Jane Goodall
Prosopagnosia, la condición neurológica que impide reconocer rostros y que padecía Jane Goodall
Este miércoles 1 de octubre fallecía la famosa naturalista a la edad de 91 años
Este miércoles 1 de octubre fallecía en su casa la célebre primatóloga y antropóloga Jane Goodall, a los 91 años. La noticia fue confirmada por el instituto que ella misma fundó, que destacó su encomiable labor en la defensa del medioambiente.
«El Instituto Jane Goodall ha recibido este miércoles la noticia del fallecimiento por causas naturales de la Dra. Jane Goodall DBE, Mensajera de la Paz de la ONU y fundadora de esta institución», informó la entidad en redes sociales.

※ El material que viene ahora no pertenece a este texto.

--- src/rtl/game_ctrl_bcd2_counter.sv ---
// Two-digit BCD score counter: sync clear, +1/+2 steps, saturates at 99.
module bcd2_counter (
  input  logic       clk,
  input  logic       rst_n,
  input  logic       clear,
  input  logic       inc1,
  input  logic       inc2,
  output logic [7:0] bcd
);

  logic [3:0] ones;
  logic [3:0] tens;
  logic [1:0] amount;
  logic [4:0] ones_sum;

  // Step size for this cycle; inc2 covers two pipes passed on one tick.
  always_comb begin
    amount = 2'd0;
    if (inc2)
      amount = 2'd2;
    else if (inc1)
      amount = 2'd1;
    ones_sum = {1'b0, ones} + {3'b000, amount};
  end

  // Digit update with carry into tens and saturation at 99.
  always_ff @(posedge clk) begin
    if (!rst_n || clear) begin
      ones <= '0;
      tens <= '0;
    end else if (amount != 2'd0) begin
      if (ones_sum > 5'd9) begin
        if (tens == 4'd9) begin
          ones <= 4'd9;
        end else begin
          ones <= 4'(ones_sum - 5'd10);
          tens <= tens + 4'd1;
        end
      end else begin
        ones <= ones_sum[3:0];
      end
    end
  end

  assign bcd = {tens, ones};

endmodule

--- src/rtl/game_ctrl.sv ---
// Game-state controller: collision detection, pipe scoring and run FSM.
module game_ctrl
  import game_ctrl_pkg::*;
#(
  parameter int unsigned BIRD_W    = 48,
  parameter int unsigned BIRD_H    = 34,
  parameter int unsigned PIPE_W    = 52,
  parameter int unsigned GAP_H     = 120,
  parameter int unsigned GROUND_Y  = 400,
  parameter int unsigned DEAD_HOLD = 32
) (
  input  logic       clk,
  input  logic       rst_n,
  input  logic       frame_tick,
  input  logic       start_btn,
  input  logic [9:0] bird_x,
  input  logic [8:0] bird_y,
  input  logic [9:0] pipe0_x,
  input  logic [8:0] pipe0_gap,
  input  logic [9:0] pipe1_x,
  input  logic [8:0] pipe1_gap,
  output logic       playing,
  output logic       game_over,
  output logic       hit,
  output logic [7:0] score_bcd
);

  localparam coord_t C_BIRD_W   = coord_t'(BIRD_W);
  localparam coord_t C_BIRD_H   = coord_t'(BIRD_H);
  localparam coord_t C_PIPE_W   = coord_t'(PIPE_W);
  localparam coord_t C_GAP_H    = coord_t'(GAP_H);
  localparam coord_t C_GROUND_Y = coord_t'(GROUND_Y);
  localparam coord_t C_SCREEN_H = coord_t'(SCREEN_H);

  localparam int unsigned HOLD_W = $clog2(DEAD_HOLD + 1);
  localparam logic [HOLD_W-1:0] HOLD_MAX = HOLD_W'(DEAD_HOLD);

  logic [1:0]        state;
  logic              start_q;
  logic [HOLD_W-1:0] hold_cnt;
  logic [1:0]        passed;

  coord_t bx;
  coord_t by;
  coord_t px [2];
  coord_t pg [2];

  logic [1:0] pipe_hit;
  logic [1:0] pipe_pass;
  logic [1:0] pipe_respawn;
  logic       ceiling_hit;
  logic       ground_hit;
  logic       collide;
  logic       eval;
  logic       score_tick;
  logic       start_edge;
  logic       go_play;
  logic       inc1;
  logic       inc2;

  // Widen all positions into the non-wrapping collision domain.
  always_comb begin
    bx    = col_ext(bird_x);
    by    = row_ext(bird_y);
    px[0] = col_ext(pipe0_x);
    px[1] = col_ext(pipe1_x);
    pg[0] = row_ext(pipe0_gap);
    pg[1] = row_ext(pipe1_gap);
  end

  // Per-pipe overlap, pass and respawn terms for the current inputs.
  always_comb begin
    pipe_hit     = '0;
    pipe_pass    = '0;
    pipe_respawn = '0;
    for (int unsigned k = 0; k < 2; k++) begin
      pipe_hit[k] = (bx < px[k] + C_PIPE_W) && (bx + C_BIRD_W > px[k]) &&
                    ((by < pg[k]) || (by + C_BIRD_H > pg[k] + C_GAP_H));
      pipe_pass[k]    = !passed[k] && (px[k] + C_PIPE_W <= bx);
      pipe_respawn[k] = px[k] > bx + C_BIRD_W;
    end
  end

  // Screen-edge collisions, evaluation qualifiers and run-start decision.
  always_comb begin
    ceiling_hit = by >= C_SCREEN_H;
    ground_hit  = by + C_BIRD_H > C_GROUND_Y;
    collide     = ceiling_hit || ground_hit || (|pipe_hit);
    eval        = (state == PLAY) && frame_tick;
    score_tick  = eval && !collide;
    start_edge  = start_btn && !start_q;
    go_play     = start_edge &&
                  ((state == IDLE) || ((state == DEAD) && (hold_cnt == HOLD_MAX)));
    inc1        = score_tick && (pipe_pass == 2'b01 || pipe_pass == 2'b10);
    inc2        = score_tick && (pipe_pass == 2'b11);
  end

  // Run FSM, hit pulse and start-button edge register.
  always_ff @(posedge clk) begin
    if (!rst_n) begin
      state   <= IDLE;
      hit     <= 1'b0;
      start_q <= 1'b0;
    end else begin
      start_q <= start_btn;
      hit     <= eval && collide;
      case (state)
        IDLE:    if (go_play) state <= PLAY;
        PLAY:    if (eval && collide) state <= DEAD;
        DEAD:    if (go_play) state <= PLAY;
        default: state <= IDLE;
      endcase
    end
  end

  // Frames spent in DEAD, saturating once restart becomes allowed.
  always_ff @(posedge clk) begin
    if (!rst_n || go_play || (eval && collide)) begin
      hold_cnt <= '0;
    end else if ((state == DEAD) && frame_tick && (hold_cnt != HOLD_MAX)) begin
      hold_cnt <= hold_cnt + 1'b1;
    end
  end

  // Passed flags: set on first pass, cleared once the pipe reappears on the right.
  always_ff @(posedge clk) begin
    if (!rst_n || go_play) begin
      passed <= '0;
    end else if (score_tick) begin
      for (int unsigned k = 0; k < 2; k++) begin
        if (pipe_pass[k])
          passed[k] <= 1'b1;
        else if (pipe_respawn[k])
          passed[k] <= 1'b0;
      end
    end
  end

  bcd2_counter u_score (
    .clk   (clk),
    .rst_n (rst_n),
    .clear (go_play),
    .inc1  (inc1),
    .inc2  (inc2),
    .bcd   (score_bcd)
  );

  assign playing   = (state == PLAY);
  assign game_over = (state == DEAD);

endmodule

--- config.mk ---
export PLATFORM = sky130hd
export DESIGN_NAME = game_ctrl
export DESIGN_NICKNAME = d
export VERILOG_FILES = /design/src/rtl/game_ctrl_pkg.sv /design/src/rtl/game_ctrl_bcd2_counter.sv /design/src/rtl/game_ctrl.sv
export SDC_FILE = /design/constraint.sdc
export NUM_CORES = 1
export LEC_CHECK = 0
export CORE_ASPECT_RATIO = 0.5
export CORE_MARGIN = 3
export CORE_UTILIZATION = 50
export DETAILED_ROUTE_END_ITERATION = 8
export PLACE_DENSITY = 0.8
export SLEW_MARGIN = 30
export SYNTH_ARGS = -nofsm -noshare
export SYNTH_HDL_FRONTEND = slang
export SYNTH_SLANG_ARGS = --single-unit
export TNS_END_PERCENT = 5
--- constraint.sdc ---
create_clock -name clk -period 8.15 [get_ports clk]
set_input_delay 0.815 -clock clk [delete_from_list [all_inputs] [get_ports clk]]
set_output_delay 0.815 -clock clk [all_outputs]
set_load 0.005 [all_outputs]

La organización subrayó que «los descubrimientos de Goodall como etóloga revolucionaron la ciencia» y que fue «una incansable defensora de la protección y la restauración de nuestro planeta».
La naturalista fallecía de muerte natural, pero algo que pocos saben es que padecía prosopagnosia, una condición neurológica poco frecuente que dificulta a quien lo padece la capacidad de reconocer rostros e incluso el reflejo de uno mismo en el espejo.
Prosopagnosia
Las personas con prosopagnosia pueden ver perfectamente y no tienen problemas de memoria general, pero no logran identificar caras, ni siquiera de familiares cercanos o de ellos mismos en un espejo o fotografía. En algunos casos, el reconocimiento de otros estímulos visuales (objetos, lugares, etc.) está intacto.

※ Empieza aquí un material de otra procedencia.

==> src/rtl/ufm_burst_read_responder.sv <==
// ---------------------------------------------------------------------------
// ufm_burst_read_responder
//
// Burst read slave sitting in front of a synchronous backing ROM. A read
// command is captured while idle, the master is stalled for WAIT_CYCLES
// cycles, the command is then accepted for one cycle, and 1..3 beats are
// fetched from the ROM on consecutive cycles with a wrapping word address.
// ROM data returns one cycle after the strobe and is registered once more
// before it is presented, so every beat shows up two cycles after it was
// issued.
//
// Ports
//   clk                single clock, rising edge
//   reset_n            asynchronous active-low reset
//   ufm_addr_i         burst start word address
//   ufm_read_i         read request (held by the master while stalled)
//   ufm_burst_count_i  requested beats, 0 is treated as 1
//   ufm_wait_req_o     stall; low only in the single accept cycle
//   ufm_valid_o        one pulse per returned beat
//   ufm_data_o         returned beat, holds between pulses
//   rom_addr_o         ROM word address, holds between strobes
//   rom_rd_o           ROM read strobe
//   rom_data_i         ROM data, valid the cycle after rom_rd_o
//   busy_o             high whenever a command is in flight
// ---------------------------------------------------------------------------
module ufm_burst_read_responder #(
  parameter int  NUM_WORDS   = 512,
  parameter int  WAIT_CYCLES = 3,
  localparam int ADDR_W      = $clog2(NUM_WORDS)
) (
  input  logic              clk,
  input  logic              reset_n,
  input  logic [ADDR_W-1:0] ufm_addr_i,
  input  logic              ufm_read_i,
  input  logic [1:0]        ufm_burst_count_i,
  output logic              ufm_wait_req_o,
  output logic              ufm_valid_o,
  output logic [31:0]       ufm_data_o,
  output logic [ADDR_W-1:0] rom_addr_o,
  output logic              rom_rd_o,
  input  logic [31:0]       rom_data_i,
  output logic              busy_o
);

  typedef enum logic [2:0] {
    ST_IDLE,
    ST_WAIT,
    ST_ACCEPT,
    ST_ISSUE,
    ST_DRAIN
  } state_t;

  state_t            state_q;
  state_t            state_d;
  logic [ADDR_W-1:0] addr_q;
  logic [1:0]        beats_q;
  logic [3:0]        stall_q;
  logic [1:0]        remain_q;
  logic [ADDR_W-1:0] rom_addr_q;
  logic              rd_d1_q;

  // State register.
  always_ff @(posedge clk or negedge reset_n) begin
    if (!reset_n) begin
      state_q <= ST_IDLE;
    end else begin
      state_q <= state_d;
    end
  end

  // Next-state logic. DRAIN only ever lasts one cycle: the last beat was
  // strobed in the cycle before DRAIN, so the edge leaving DRAIN is the one
  // that puts the final valid pulse on the output.
  always_comb begin
    state_d = state_q;
    case (state_q)
      ST_IDLE: begin
        if (ufm_read_i) begin
          state_d = (WAIT_CYCLES == 0) ? ST_ACCEPT : ST_WAIT;
        end
      end
      ST_WAIT: begin
        if (stall_q <= 4'd1) begin
          state_d = ST_ACCEPT;
        end
      end
      ST_ACCEPT: begin
        state_d = (beats_q > 2'd1) ? ST_ISSUE : ST_DRAIN;
      end
      ST_ISSUE: begin
        if (remain_q == 2'd1) begin
          state_d = ST_DRAIN;
        end
      end
      ST_DRAIN: begin
        state_d = ST_IDLE;
      end
      default: begin
        state_d = ST_IDLE;
      end
    endcase
  end

  // Handshake and ROM strobe are decoded straight from the state. In ACCEPT
  // the captured start address goes out directly; afterwards rom_addr_q
  // carries the current beat address and simply holds once the burst ends.
  always_comb begin
    ufm_wait_req_o = (state_q != ST_ACCEPT);
    busy_o         = (state_q != ST_IDLE);
    rom_rd_o       = (state_q == ST_ACCEPT) || (state_q == ST_ISSUE);
    rom_addr_o     = (state_q == ST_ACCEPT) ? addr_q : rom_addr_q;
  end

  // Command capture, stall countdown and beat bookkeeping. Address and
  // count are sampled only on the capture edge so later input changes
  // cannot disturb a burst in flight.
  always_ff @(posedge clk or negedge reset_n) begin
    if (!reset_n) begin
      addr_q     <= '0;
      beats_q    <= '0;
      stall_q    <= '0;
      remain_q   <= '0;
      rom_addr_q <= '0;
    end else begin
      case (state_q)
        ST_IDLE: begin
          if (ufm_read_i) begin
            addr_q  <= ufm_addr_i;
            beats_q <= (ufm_burst_count_i == 2'd0) ? 2'd1 : ufm_burst_count_i;
            stall_q <= 4'(WAIT_CYCLES);
          end
        end
        ST_WAIT: begin
          stall_q <= stall_q - 4'd1;
        end
        ST_ACCEPT: begin
          remain_q   <= beats_q - 2'd1;
          rom_addr_q <= (beats_q > 2'd1) ? addr_q + ADDR_W'(1) : addr_q;
        end
        ST_ISSUE: begin
          remain_q <= remain_q - 2'd1;
          if (remain_q != 2'd1) begin
            rom_addr_q <= rom_addr_q + ADDR_W'(1);
          end
        end
        default: begin
        end
      endcase
    end
  end

  // Return path: the strobe is delayed two stages to line up with the ROM
  // data that was registered one stage after it came back. The data
  // register only loads on a returning beat so it holds between pulses.
  always_ff @(posedge clk or negedge reset_n) begin
    if (!reset_n) begin
      rd_d1_q     <= 1'b0;
      ufm_valid_o <= 1'b0;
      ufm_data_o  <= '0;
    end else begin
      rd_d1_q     <= rom_rd_o;
      ufm_valid_o <= rd_d1_q;
      if (rd_d1_q) begin
        ufm_data_o <= rom_data_i;
      end
    end
  end

endmodule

Existen dos tipos de prosopagnosia:
- Congénita o del desarrollo: se manifiesta desde la infancia, sin que exista una lesión cerebral aparente.
- Adquirida: aparece tras un daño cerebral, normalmente en las áreas occipito-temporales del cerebro (como el giro fusiforme, especializado en el procesamiento facial).
¿Y qué puede causar esta condición? Pues normalmente está asociada a lesiones cerebrales, como accidentes cerebrovasculares, traumatismos o tumores; o alteraciones del desarrollo neurológico.
Más allá de tener dificultades para diferenciar rostro, esta condición dificulta en gran medida la vida social y profesional, ya que el reconocimiento de caras es indispensable para la interacción humana. Así, muchas personas compensan esta carencia utilizando pistas alternativas, como la voz, la forma de caminar, la ropa o el peinado, entre otras cosas.